* Problem requirements *
When you reach the line containing "- Eq/ne operators :: 92" in the records below, start copying exactly, and stop once you have copied the line containing "- $ge 8x6->1 const B :: 4".
===============
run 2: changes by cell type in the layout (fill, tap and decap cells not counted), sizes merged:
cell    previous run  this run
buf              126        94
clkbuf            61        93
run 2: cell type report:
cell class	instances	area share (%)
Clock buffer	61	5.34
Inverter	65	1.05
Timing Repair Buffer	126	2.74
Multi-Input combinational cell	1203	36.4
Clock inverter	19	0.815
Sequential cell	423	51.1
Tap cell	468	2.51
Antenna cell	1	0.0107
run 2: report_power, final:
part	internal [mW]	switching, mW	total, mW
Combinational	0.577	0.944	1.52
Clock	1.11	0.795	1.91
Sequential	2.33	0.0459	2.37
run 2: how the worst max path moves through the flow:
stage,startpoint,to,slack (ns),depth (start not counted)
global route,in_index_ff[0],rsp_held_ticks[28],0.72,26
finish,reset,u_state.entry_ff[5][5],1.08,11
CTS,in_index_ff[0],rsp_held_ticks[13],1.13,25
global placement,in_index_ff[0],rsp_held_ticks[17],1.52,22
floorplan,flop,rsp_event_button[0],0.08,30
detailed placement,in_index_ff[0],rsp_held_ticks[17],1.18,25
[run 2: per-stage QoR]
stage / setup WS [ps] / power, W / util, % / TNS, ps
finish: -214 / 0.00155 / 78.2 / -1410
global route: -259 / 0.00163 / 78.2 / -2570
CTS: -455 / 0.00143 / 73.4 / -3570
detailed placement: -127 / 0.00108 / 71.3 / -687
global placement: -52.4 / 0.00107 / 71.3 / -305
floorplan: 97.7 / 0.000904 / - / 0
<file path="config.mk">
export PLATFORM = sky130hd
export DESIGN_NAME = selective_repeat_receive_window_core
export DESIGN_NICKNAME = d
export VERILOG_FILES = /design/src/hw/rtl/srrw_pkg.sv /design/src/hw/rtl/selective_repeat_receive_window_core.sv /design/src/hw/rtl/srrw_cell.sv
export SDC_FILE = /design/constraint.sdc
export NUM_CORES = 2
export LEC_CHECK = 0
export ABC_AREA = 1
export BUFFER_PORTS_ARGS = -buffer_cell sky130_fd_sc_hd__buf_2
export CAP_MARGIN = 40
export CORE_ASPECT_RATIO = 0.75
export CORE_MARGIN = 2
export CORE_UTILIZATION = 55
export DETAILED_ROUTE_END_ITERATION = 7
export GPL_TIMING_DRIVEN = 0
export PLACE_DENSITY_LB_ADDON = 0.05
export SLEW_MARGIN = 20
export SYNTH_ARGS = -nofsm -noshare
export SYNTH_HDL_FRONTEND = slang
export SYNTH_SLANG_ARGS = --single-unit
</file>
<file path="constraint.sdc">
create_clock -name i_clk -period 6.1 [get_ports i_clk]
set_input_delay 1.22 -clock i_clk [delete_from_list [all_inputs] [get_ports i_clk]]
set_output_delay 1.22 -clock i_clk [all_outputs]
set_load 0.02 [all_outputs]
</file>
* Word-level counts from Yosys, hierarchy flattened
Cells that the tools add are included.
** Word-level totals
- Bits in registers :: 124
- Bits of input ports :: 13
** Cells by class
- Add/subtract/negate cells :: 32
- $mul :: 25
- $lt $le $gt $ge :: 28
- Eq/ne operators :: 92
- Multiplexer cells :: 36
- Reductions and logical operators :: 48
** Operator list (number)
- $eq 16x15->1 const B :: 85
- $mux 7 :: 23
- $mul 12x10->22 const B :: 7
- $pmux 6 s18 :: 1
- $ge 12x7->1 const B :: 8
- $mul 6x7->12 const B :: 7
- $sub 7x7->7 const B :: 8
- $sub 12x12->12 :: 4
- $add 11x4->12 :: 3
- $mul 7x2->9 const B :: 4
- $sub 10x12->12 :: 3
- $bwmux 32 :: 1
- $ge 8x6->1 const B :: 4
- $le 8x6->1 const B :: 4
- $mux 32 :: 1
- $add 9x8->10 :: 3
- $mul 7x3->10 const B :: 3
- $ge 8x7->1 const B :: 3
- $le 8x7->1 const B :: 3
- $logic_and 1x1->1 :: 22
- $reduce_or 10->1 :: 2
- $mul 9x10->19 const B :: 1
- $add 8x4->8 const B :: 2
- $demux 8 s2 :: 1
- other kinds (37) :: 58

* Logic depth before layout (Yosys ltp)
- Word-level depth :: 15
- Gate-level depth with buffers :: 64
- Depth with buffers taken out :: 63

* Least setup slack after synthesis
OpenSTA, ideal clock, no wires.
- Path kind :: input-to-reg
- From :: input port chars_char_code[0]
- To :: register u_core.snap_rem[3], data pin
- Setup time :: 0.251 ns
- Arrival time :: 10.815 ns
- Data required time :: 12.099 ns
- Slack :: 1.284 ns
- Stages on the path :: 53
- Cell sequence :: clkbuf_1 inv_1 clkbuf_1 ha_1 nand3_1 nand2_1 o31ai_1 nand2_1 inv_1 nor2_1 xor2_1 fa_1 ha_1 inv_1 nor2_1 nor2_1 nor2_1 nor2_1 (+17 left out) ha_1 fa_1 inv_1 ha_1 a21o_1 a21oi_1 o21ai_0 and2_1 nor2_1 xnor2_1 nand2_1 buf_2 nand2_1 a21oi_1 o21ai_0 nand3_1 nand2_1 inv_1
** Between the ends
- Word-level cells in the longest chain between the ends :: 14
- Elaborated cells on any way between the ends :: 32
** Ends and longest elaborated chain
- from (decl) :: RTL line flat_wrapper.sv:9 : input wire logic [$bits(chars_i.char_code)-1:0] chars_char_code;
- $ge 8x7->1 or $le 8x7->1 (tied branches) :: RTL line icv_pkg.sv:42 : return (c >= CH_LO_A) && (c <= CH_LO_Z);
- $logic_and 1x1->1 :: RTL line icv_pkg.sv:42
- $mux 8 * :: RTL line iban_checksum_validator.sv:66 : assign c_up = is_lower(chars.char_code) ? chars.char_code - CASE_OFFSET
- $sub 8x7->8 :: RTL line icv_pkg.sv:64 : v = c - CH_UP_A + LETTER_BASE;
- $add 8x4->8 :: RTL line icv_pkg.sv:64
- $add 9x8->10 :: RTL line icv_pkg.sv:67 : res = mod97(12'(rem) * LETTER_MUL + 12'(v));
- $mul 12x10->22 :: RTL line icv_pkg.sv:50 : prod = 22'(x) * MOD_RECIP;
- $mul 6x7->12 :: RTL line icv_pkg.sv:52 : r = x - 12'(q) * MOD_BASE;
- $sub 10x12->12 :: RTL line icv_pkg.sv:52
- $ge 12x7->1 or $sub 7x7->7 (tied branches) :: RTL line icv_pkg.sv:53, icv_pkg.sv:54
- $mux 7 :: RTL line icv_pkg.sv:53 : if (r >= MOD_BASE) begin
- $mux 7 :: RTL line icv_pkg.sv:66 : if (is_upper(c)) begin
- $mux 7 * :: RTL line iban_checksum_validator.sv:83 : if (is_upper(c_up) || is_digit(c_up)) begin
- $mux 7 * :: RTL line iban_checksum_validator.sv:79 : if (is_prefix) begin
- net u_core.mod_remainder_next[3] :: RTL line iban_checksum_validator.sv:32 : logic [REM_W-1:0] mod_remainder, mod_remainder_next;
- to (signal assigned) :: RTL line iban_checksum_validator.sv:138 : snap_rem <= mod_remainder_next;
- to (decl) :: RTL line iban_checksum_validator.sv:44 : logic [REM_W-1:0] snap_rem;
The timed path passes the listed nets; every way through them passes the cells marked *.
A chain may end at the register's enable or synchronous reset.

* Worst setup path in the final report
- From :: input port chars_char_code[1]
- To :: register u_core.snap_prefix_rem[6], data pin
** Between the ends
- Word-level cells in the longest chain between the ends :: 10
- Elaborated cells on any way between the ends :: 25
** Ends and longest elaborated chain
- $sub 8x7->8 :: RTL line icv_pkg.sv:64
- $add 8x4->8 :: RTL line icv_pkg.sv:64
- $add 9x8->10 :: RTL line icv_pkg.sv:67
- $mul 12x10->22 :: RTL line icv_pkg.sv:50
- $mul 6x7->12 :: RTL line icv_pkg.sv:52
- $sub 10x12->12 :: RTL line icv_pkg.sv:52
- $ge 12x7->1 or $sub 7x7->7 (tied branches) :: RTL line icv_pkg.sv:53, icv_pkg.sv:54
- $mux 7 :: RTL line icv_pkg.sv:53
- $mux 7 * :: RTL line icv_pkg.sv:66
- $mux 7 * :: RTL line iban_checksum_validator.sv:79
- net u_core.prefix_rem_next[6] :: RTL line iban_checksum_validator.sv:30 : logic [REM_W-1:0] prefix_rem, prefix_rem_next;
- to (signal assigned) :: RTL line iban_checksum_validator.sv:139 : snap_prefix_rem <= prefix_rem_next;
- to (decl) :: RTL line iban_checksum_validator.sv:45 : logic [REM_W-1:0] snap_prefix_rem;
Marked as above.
===============
* Output below *
- Eq/ne operators :: 92
- Multiplexer cells :: 36
- Reductions and logical operators :: 48
** Operator list (number)
- $eq 16x15->1 const B :: 85
- $mux 7 :: 23
- $mul 12x10->22 const B :: 7
- $pmux 6 s18 :: 1
- $ge 12x7->1 const B :: 8
- $mul 6x7->12 const B :: 7
- $sub 7x7->7 const B :: 8
- $sub 12x12->12 :: 4
- $add 11x4->12 :: 3
- $mul 7x2->9 const B :: 4
- $sub 10x12->12 :: 3
- $bwmux 32 :: 1
- $ge 8x6->1 const B :: 4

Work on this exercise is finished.